Where does the string "routed" appear? Copy every line of the entries below that holds it.

---------------

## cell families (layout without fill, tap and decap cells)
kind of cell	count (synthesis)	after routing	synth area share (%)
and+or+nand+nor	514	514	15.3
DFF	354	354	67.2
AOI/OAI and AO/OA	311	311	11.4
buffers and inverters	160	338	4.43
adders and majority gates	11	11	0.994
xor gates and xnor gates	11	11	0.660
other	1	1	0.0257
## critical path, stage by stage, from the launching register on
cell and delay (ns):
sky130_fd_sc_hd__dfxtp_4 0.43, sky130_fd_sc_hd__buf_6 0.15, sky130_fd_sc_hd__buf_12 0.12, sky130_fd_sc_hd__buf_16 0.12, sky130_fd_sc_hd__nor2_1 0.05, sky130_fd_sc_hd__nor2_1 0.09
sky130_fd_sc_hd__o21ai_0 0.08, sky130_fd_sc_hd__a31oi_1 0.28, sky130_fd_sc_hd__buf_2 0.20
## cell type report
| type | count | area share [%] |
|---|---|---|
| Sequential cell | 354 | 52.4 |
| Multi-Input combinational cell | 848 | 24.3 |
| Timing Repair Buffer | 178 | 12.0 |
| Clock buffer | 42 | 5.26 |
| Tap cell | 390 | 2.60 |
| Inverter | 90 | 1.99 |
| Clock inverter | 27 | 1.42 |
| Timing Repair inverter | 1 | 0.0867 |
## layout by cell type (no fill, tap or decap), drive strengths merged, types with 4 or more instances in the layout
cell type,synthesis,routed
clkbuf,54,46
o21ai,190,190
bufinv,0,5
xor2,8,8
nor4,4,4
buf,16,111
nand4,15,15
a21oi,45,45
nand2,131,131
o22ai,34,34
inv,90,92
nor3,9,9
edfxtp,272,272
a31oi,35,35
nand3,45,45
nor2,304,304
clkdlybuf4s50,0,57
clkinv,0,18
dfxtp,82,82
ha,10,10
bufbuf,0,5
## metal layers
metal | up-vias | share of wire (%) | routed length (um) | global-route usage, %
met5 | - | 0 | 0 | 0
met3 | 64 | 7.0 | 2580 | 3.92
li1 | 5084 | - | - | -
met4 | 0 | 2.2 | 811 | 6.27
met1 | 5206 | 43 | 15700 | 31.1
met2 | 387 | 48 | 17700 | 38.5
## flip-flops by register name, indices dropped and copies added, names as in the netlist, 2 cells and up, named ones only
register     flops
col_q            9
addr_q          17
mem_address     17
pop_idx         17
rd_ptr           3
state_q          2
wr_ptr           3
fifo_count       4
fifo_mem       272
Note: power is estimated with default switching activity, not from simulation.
<file path="config.mk">
export PLATFORM = sky130hd
export DESIGN_NAME = posit_special_core
export DESIGN_NICKNAME = d
export VERILOG_FILES = /design/src/rtl/posit_special_core.sv
export SDC_FILE = /design/constraint.sdc
export NUM_CORES = 1
export LEC_CHECK = 0
export ABC_CLOCK_PERIOD_IN_PS = 8200
export BUFFER_PORTS_ARGS = -buffer_cell sky130_fd_sc_hd__buf_4
export CORE_UTILIZATION = 30
export DETAILED_ROUTE_END_ITERATION = 6
export GPL_TIMING_DRIVEN = 0
export SYNTH_ARGS = -nofsm -noshare
export SYNTH_HDL_FRONTEND = slang
export SYNTH_SLANG_ARGS = --single-unit
</file>
<file path="constraint.sdc">
create_clock -name clk -period 8.2 [get_ports clk]
set_input_delay 0.82 -clock clk [delete_from_list [all_inputs] [get_ports clk]]
set_output_delay 0.82 -clock clk [all_outputs]
set_load 0.01 [all_outputs]
</file>
$ cat config.mk
export PLATFORM = sky130hd
export DESIGN_NAME = fetch_queue_flat
export DESIGN_NICKNAME = d
export VERILOG_FILES = /design/src/rtl/fq_pkg.sv /design/src/rtl/fq_if.sv /design/src/rtl/fq_storage.sv /design/src/rtl/fetch_queue.sv /design/src/flat_wrapper.sv
export SDC_FILE = /design/constraint.sdc
export NUM_CORES = 1
export LEC_CHECK = 0
export ABC_AREA = 1
export BUFFER_PORTS_ARGS = -buffer_cell sky130_fd_sc_hd__buf_4
export CORE_ASPECT_RATIO = 0.6
export CORE_UTILIZATION = 30
export DETAILED_ROUTE_END_ITERATION = 12
export PLACE_DENSITY = 0.45
export SLEW_MARGIN = 15
export SYNTH_ARGS = -nofsm -noshare
export SYNTH_HDL_FRONTEND = slang
export SYNTH_SLANG_ARGS = --single-unit
export TNS_END_PERCENT = 20
$ cat constraint.sdc
create_clock -name Clk -period 12.9 [get_ports Clk]
set_clock_uncertainty 0.1 [all_clocks]
set_input_delay 1.935 -clock Clk [delete_from_list [all_inputs] [get_ports Clk]]
set_output_delay 1.935 -clock Clk [all_outputs]
set_load 0.03 [all_outputs]
===== src/rtl/hdb3_decoder.sv =====
// -----------------------------------------------------------------------------
// hdb3_decoder
//
// Decodes a ternary HDB3 line-symbol stream into NRZ data. Bipolar
// violations (V) are recognised by polarity repetition. Each V, together
// with the three decoded positions before it (the 000V / B00V substitution),
// is forced to zero. Line errors are flagged and counted.
//
// The decoded stream leaves through a 4-deep shift register. This gives a
// fixed latency of four enabled symbols, so a substituted B pulse can still
// be cancelled when its V arrives.
//
// Ports
//   i_clk        rising-edge clock
//   i_rst_n      asynchronous active-low reset
//   i_en         symbol strobe; one symbol consumed per enabled edge
//   i_hdb3_code  line symbol: 01 = +1, 10 = -1, 00 = 0, 11 = illegal
//   i_err_clr    synchronous clear of o_err_cnt (wins over increments)
//   o_data       decoded NRZ bit
//   o_valid      one-cycle strobe qualifying o_data
//   o_v_err      one-cycle pulse: two successive V's share a polarity
//   o_code_err   one-cycle pulse: illegal symbol or a fourth consecutive zero
//   o_err_cnt    saturating count of error pulses
// -----------------------------------------------------------------------------
module hdb3_decoder (
   input  logic        i_clk,
   input  logic        i_rst_n,
   input  logic        i_en,
   input  logic [1:0]  i_hdb3_code,
   input  logic        i_err_clr,
   output logic        o_data,
   output logic        o_valid,
   output logic        o_v_err,
   output logic        o_code_err,
   output logic [15:0] o_err_cnt
);

   typedef enum logic [1:0] {
      SYM_ZERO = 2'b00,
      SYM_POS  = 2'b01,
      SYM_NEG  = 2'b10,
      SYM_ILL  = 2'b11
   } sym_t;

   sym_t sym;
   assign sym = sym_t'(i_hdb3_code);

   // Line history; polarity is encoded as 1 = negative.
   logic       last_pol, have_pol;
   logic       v_pol, have_v;
   logic [3:0] sr;
   logic [1:0] zero_run;
   logic [2:0] fill;

   // Per-symbol classification and next-state values
   logic        is_zero, is_nz, is_ill, pol, is_v;
   logic        v_err_nxt, code_err_nxt;
   logic [1:0]  zero_run_nxt;
   logic [3:0]  sr_nxt;
   logic [1:0]  err_inc;
   logic [16:0] cnt_sum;
   logic [15:0] cnt_nxt;

   // NOTE: every signal gets a default at the top of the block. If any path
   // left a signal unassigned, synthesis would infer a latch for it.
   always_comb begin
      is_zero      = 1'b0;
      is_nz        = 1'b0;
      is_ill       = 1'b0;
      pol          = 1'b0;
      is_v         = 1'b0;
      v_err_nxt    = 1'b0;
      code_err_nxt = 1'b0;
      zero_run_nxt = 2'd0;
      sr_nxt       = sr;

      unique case (sym)
         SYM_ZERO: is_zero = 1'b1;
         SYM_POS:  is_nz   = 1'b1;
         SYM_NEG:  begin is_nz = 1'b1; pol = 1'b1; end
         SYM_ILL:  is_ill  = 1'b1;
         default:  is_ill  = 1'b1;
      endcase

      // A pulse that repeats the previous pulse polarity is a violation.
      is_v      = is_nz && have_pol && (pol == last_pol);
      // Consecutive violations must alternate polarity.
      v_err_nxt = is_v && have_v && (pol == v_pol);

      // The 2-bit run counter wraps from 3 to 0 on the fourth zero. The run
      // therefore restarts at the same moment the error is flagged.
      code_err_nxt = is_ill || (is_zero && (zero_run == 2'd3));
      zero_run_nxt = is_zero ? zero_run + 2'd1 : 2'd0;

      // A V clears itself and the three positions before it. Those positions
      // hold the stuffed 000 or B00 of the substitution.
      sr_nxt = is_v ? 4'b0000 : {sr[2:0], is_nz};
   end

   // At most one error pulse can arise per symbol. The adder still allows
   // for two, so the counter stays correct if the error sources ever overlap.
   assign err_inc = i_en ? ({1'b0, v_err_nxt} + {1'b0, code_err_nxt}) : 2'd0;
   assign cnt_sum = {1'b0, o_err_cnt} + {15'd0, err_inc};
   assign cnt_nxt = cnt_sum[16] ? 16'hFFFF : cnt_sum[15:0];

   // NOTE: state registers use non-blocking assignments, so every register
   // samples the pre-edge values regardless of statement order.
   always_ff @(posedge i_clk or negedge i_rst_n) begin
      if (!i_rst_n) begin
         sr         <= 4'b0000;
         o_data     <= 1'b0;
         o_valid    <= 1'b0;
         o_v_err    <= 1'b0;
         o_code_err <= 1'b0;
         o_err_cnt  <= 16'd0;
         last_pol   <= 1'b0;
         have_pol   <= 1'b0;
         v_pol      <= 1'b0;
         have_v     <= 1'b0;
         zero_run   <= 2'd0;
         fill       <= 3'd0;
      end else begin
         o_err_cnt  <= i_err_clr ? 16'd0 : cnt_nxt;

         // Strobes default low; they only rise on an enabled edge.
         o_valid    <= 1'b0;
         o_v_err    <= 1'b0;
         o_code_err <= 1'b0;

         if (i_en) begin
            o_data     <= sr[3];
            o_valid    <= (fill == 3'd4);
            o_v_err    <= v_err_nxt;
            o_code_err <= code_err_nxt;
            sr         <= sr_nxt;
            zero_run   <= zero_run_nxt;
            if (fill != 3'd4)
               fill <= fill + 3'd1;
            // Illegal symbols leave the polarity history untouched.
            if (is_nz) begin
               last_pol <= pol;
               have_pol <= 1'b1;
            end
            if (is_v) begin
               v_pol  <= pol;
               have_v <= 1'b1;
            end
         end
      end
   end

endmodule
**src/rtl/imm_encoder_pkg.sv**
```systemverilog
// Shared definitions for the immediate encoder slice.
// Holds the immediate-type codes (shared with the immediate generator and
// the control unit), the stage-0 payload record and a sign-extension check.
package imm_encoder_pkg;

  localparam int unsigned IMM_TYPE_W = 3;

  localparam logic [IMM_TYPE_W-1:0] IMM_I  = 3'd0;
  localparam logic [IMM_TYPE_W-1:0] IMM_S  = 3'd1;
  localparam logic [IMM_TYPE_W-1:0] IMM_B  = 3'd2;
  localparam logic [IMM_TYPE_W-1:0] IMM_U  = 3'd3;
  localparam logic [IMM_TYPE_W-1:0] IMM_J  = 3'd4;
  localparam logic [IMM_TYPE_W-1:0] IMM_IV = 3'd5;

  typedef struct packed {
    logic [IMM_TYPE_W-1:0] imm_type;
    logic [31:0]           imm;
    logic [31:0]           inst;
    logic                  err;
  } s0_t;

  // True when v[31:msb] is neither all zeros nor all ones, i.e. v is not the
  // sign extension of its low (msb) bits plus one sign bit.
  function automatic logic not_sext(input logic [31:0] v, input int unsigned msb);
    logic [31:0] m;
    m = '1 << msb;
    return ((v & m) != '0) && ((v & m) != m);
  endfunction

endpackage

```
**src/rtl/imm_encoder_if.sv**
```systemverilog
// Stream bundle for the immediate encoder.
// istream_*: val/rdy input carrying immediate type, immediate and template.
// ostream_*: val/rdy output carrying the encoded instruction and error flag.
// master = producer of istream / consumer of ostream; slave = the encoder.
interface imm_encoder_if;
  import imm_encoder_pkg::*;

  logic                  istream_val;
  logic                  istream_rdy;
  logic [IMM_TYPE_W-1:0] istream_imm_type;
  logic [31:0]           istream_imm;
  logic [31:0]           istream_inst;
  logic                  ostream_val;
  logic                  ostream_rdy;
  logic [31:0]           ostream_inst;
  logic                  ostream_err;

  modport master (
    output istream_val, istream_imm_type, istream_imm, istream_inst, ostream_rdy,
    input  istream_rdy, ostream_val, ostream_inst, ostream_err
  );

  modport slave (
    input  istream_val, istream_imm_type, istream_imm, istream_inst, ostream_rdy,
    output istream_rdy, ostream_val, ostream_inst, ostream_err
  );

endinterface

```
**src/rtl/imm_encoder_imm_pack.sv**
```systemverilog
// Combinational field packer: places an immediate into the immediate fields
// of an instruction template for the given format; all other bits pass through.
// Ports: i_imm_type (format), i_imm (value), i_inst (template), o_inst (packed).
// Unknown formats return the template unchanged.
module imm_pack
  import imm_encoder_pkg::*;
(
  input  logic [IMM_TYPE_W-1:0] i_imm_type,
  input  logic [31:0]           i_imm,
  input  logic [31:0]           i_inst,
  output logic [31:0]           o_inst
);

  always_comb begin
    o_inst = i_inst;
    case (i_imm_type)
      IMM_I: o_inst[31:20] = i_imm[11:0];
      IMM_S: begin
        o_inst[31:25] = i_imm[11:5];
        o_inst[11:7]  = i_imm[4:0];
      end
      IMM_B: begin
        o_inst[31]    = i_imm[12];
        o_inst[7]     = i_imm[11];
        o_inst[30:25] = i_imm[10:5];
        o_inst[11:8]  = i_imm[4:1];
      end
      IMM_U: o_inst[31:12] = i_imm[31:12];
      IMM_J: begin
        o_inst[31]    = i_imm[20];
        o_inst[19:12] = i_imm[19:12];
        o_inst[20]    = i_imm[11];
        o_inst[30:21] = i_imm[10:1];
      end
      IMM_IV: o_inst[24:20] = i_imm[4:0];
      default: ;
    endcase
  end

endmodule

```
**src/rtl/imm_encoder.sv**
```systemverilog
// Immediate encoder: two-stage val/rdy pipeline that packs a 32-bit immediate
// into an instruction template. Stage 0 registers the request together with
// a representability check; stage 1 packs the fields (or passes the template
// through on error) and drives the output stream.
// Ports: clk, reset (sync, active-high), bus (imm_encoder_if.slave),
//        err_count (saturating count of errored output transfers).
module imm_encoder
  import imm_encoder_pkg::*;
#(
  parameter int unsigned p_cnt_nbits = 16
) (
  input  logic                   clk,
  input  logic                   reset,
  imm_encoder_if.slave           bus,
  output logic [p_cnt_nbits-1:0] err_count
);

  localparam logic [p_cnt_nbits-1:0] CNT_ONE = 1;

  logic                   r_s0_val;
  s0_t                    r_s0;
  logic                   r_s1_val;
  logic [31:0]            r_s1_inst;
  logic                   r_s1_err;
  logic [p_cnt_nbits-1:0] r_err_count;

  logic                   w_s1_go;
  logic                   w_s0_go;
  logic                   w_in_err;
  logic [31:0]            w_packed;

  assign w_s1_go = !r_s1_val || bus.ostream_rdy;
  assign w_s0_go = !r_s0_val || w_s1_go;

  assign bus.istream_rdy  = w_s0_go;
  assign bus.ostream_val  = r_s1_val;
  assign bus.ostream_inst = r_s1_inst;
  assign bus.ostream_err  = r_s1_err;
  assign err_count        = r_err_count;

  // Range check on the incoming immediate; result travels with the item.
  always_comb begin
    w_in_err = 1'b1;
    case (bus.istream_imm_type)
      IMM_I, IMM_S: w_in_err = not_sext(bus.istream_imm, 11);
      IMM_B:        w_in_err = not_sext(bus.istream_imm, 12) || bus.istream_imm[0];
      IMM_U:        w_in_err = (bus.istream_imm[11:0] != '0);
      IMM_J:        w_in_err = not_sext(bus.istream_imm, 20) || bus.istream_imm[0];
      IMM_IV:       w_in_err = not_sext(bus.istream_imm, 4);
      default:      w_in_err = 1'b1;
    endcase
  end

  imm_pack u_pack (
    .i_imm_type (r_s0.imm_type),
    .i_imm      (r_s0.imm),
    .i_inst     (r_s0.inst),
    .o_inst     (w_packed)
  );

  always_ff @(posedge clk) begin
    if (reset) begin
      r_s0_val    <= 1'b0;
      r_s1_val    <= 1'b0;
      r_err_count <= '0;
    end else begin
      if (w_s0_go) r_s0_val <= bus.istream_val;
      if (w_s1_go) r_s1_val <= r_s0_val;
      if (r_s1_val && bus.ostream_rdy && r_s1_err && (r_err_count != '1))
        r_err_count <= r_err_count + CNT_ONE;
    end
  end

  // Payload registers carry no reset; they are qualified by the valid bits.
  always_ff @(posedge clk) begin
    if (w_s0_go && bus.istream_val) begin
      r_s0.imm_type <= bus.istream_imm_type;
      r_s0.imm      <= bus.istream_imm;
      r_s0.inst     <= bus.istream_inst;
      r_s0.err      <= w_in_err;
    end
    if (w_s1_go && r_s0_val) begin
      r_s1_inst <= r_s0.err ? r_s0.inst : w_packed;
      r_s1_err  <= r_s0.err;
    end
  end

endmodule

```
**src/flat_wrapper.sv**
```systemverilog
// flat-port wrapper written by rule: the top's interface ports become plain ports
module imm_encoder_flat import imm_encoder_pkg::*;
#(
  parameter int unsigned p_cnt_nbits = 16
)
  (clk, reset, err_count, bus_istream_val, bus_istream_imm_type, bus_istream_imm, bus_istream_inst, bus_ostream_rdy, bus_istream_rdy, bus_ostream_val, bus_ostream_inst, bus_ostream_err);
  imm_encoder_if bus_i ();
  input  logic clk;
  input  logic reset;
  output logic [p_cnt_nbits-1:0] err_count;
  input wire logic [$bits(bus_i.istream_val)-1:0] bus_istream_val;
  input wire logic [$bits(bus_i.istream_imm_type)-1:0] bus_istream_imm_type;
  input wire logic [$bits(bus_i.istream_imm)-1:0] bus_istream_imm;
  input wire logic [$bits(bus_i.istream_inst)-1:0] bus_istream_inst;
  input wire logic [$bits(bus_i.ostream_rdy)-1:0] bus_ostream_rdy;
  output wire logic [$bits(bus_i.istream_rdy)-1:0] bus_istream_rdy;
  output wire logic [$bits(bus_i.ostream_val)-1:0] bus_ostream_val;
  output wire logic [$bits(bus_i.ostream_inst)-1:0] bus_ostream_inst;
  output wire logic [$bits(bus_i.ostream_err)-1:0] bus_ostream_err;
  assign bus_i.istream_val = bus_istream_val;
  assign bus_i.istream_imm_type = bus_istream_imm_type;
  assign bus_i.istream_imm = bus_istream_imm;
  assign bus_i.istream_inst = bus_istream_inst;
  assign bus_i.ostream_rdy = bus_ostream_rdy;
  assign bus_istream_rdy = bus_i.istream_rdy;
  assign bus_ostream_val = bus_i.ostream_val;
  assign bus_ostream_inst = bus_i.ostream_inst;
  assign bus_ostream_err = bus_i.ostream_err;
  imm_encoder #(.p_cnt_nbits(p_cnt_nbits)) u_core (.clk(clk), .reset(reset), .bus(bus_i), .err_count(err_count));
endmodule
```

---------------

__RESPONSE TO THIS EXERCISE__
cell type,synthesis,routed
metal | up-vias | share of wire (%) | routed length (um) | global-route usage, %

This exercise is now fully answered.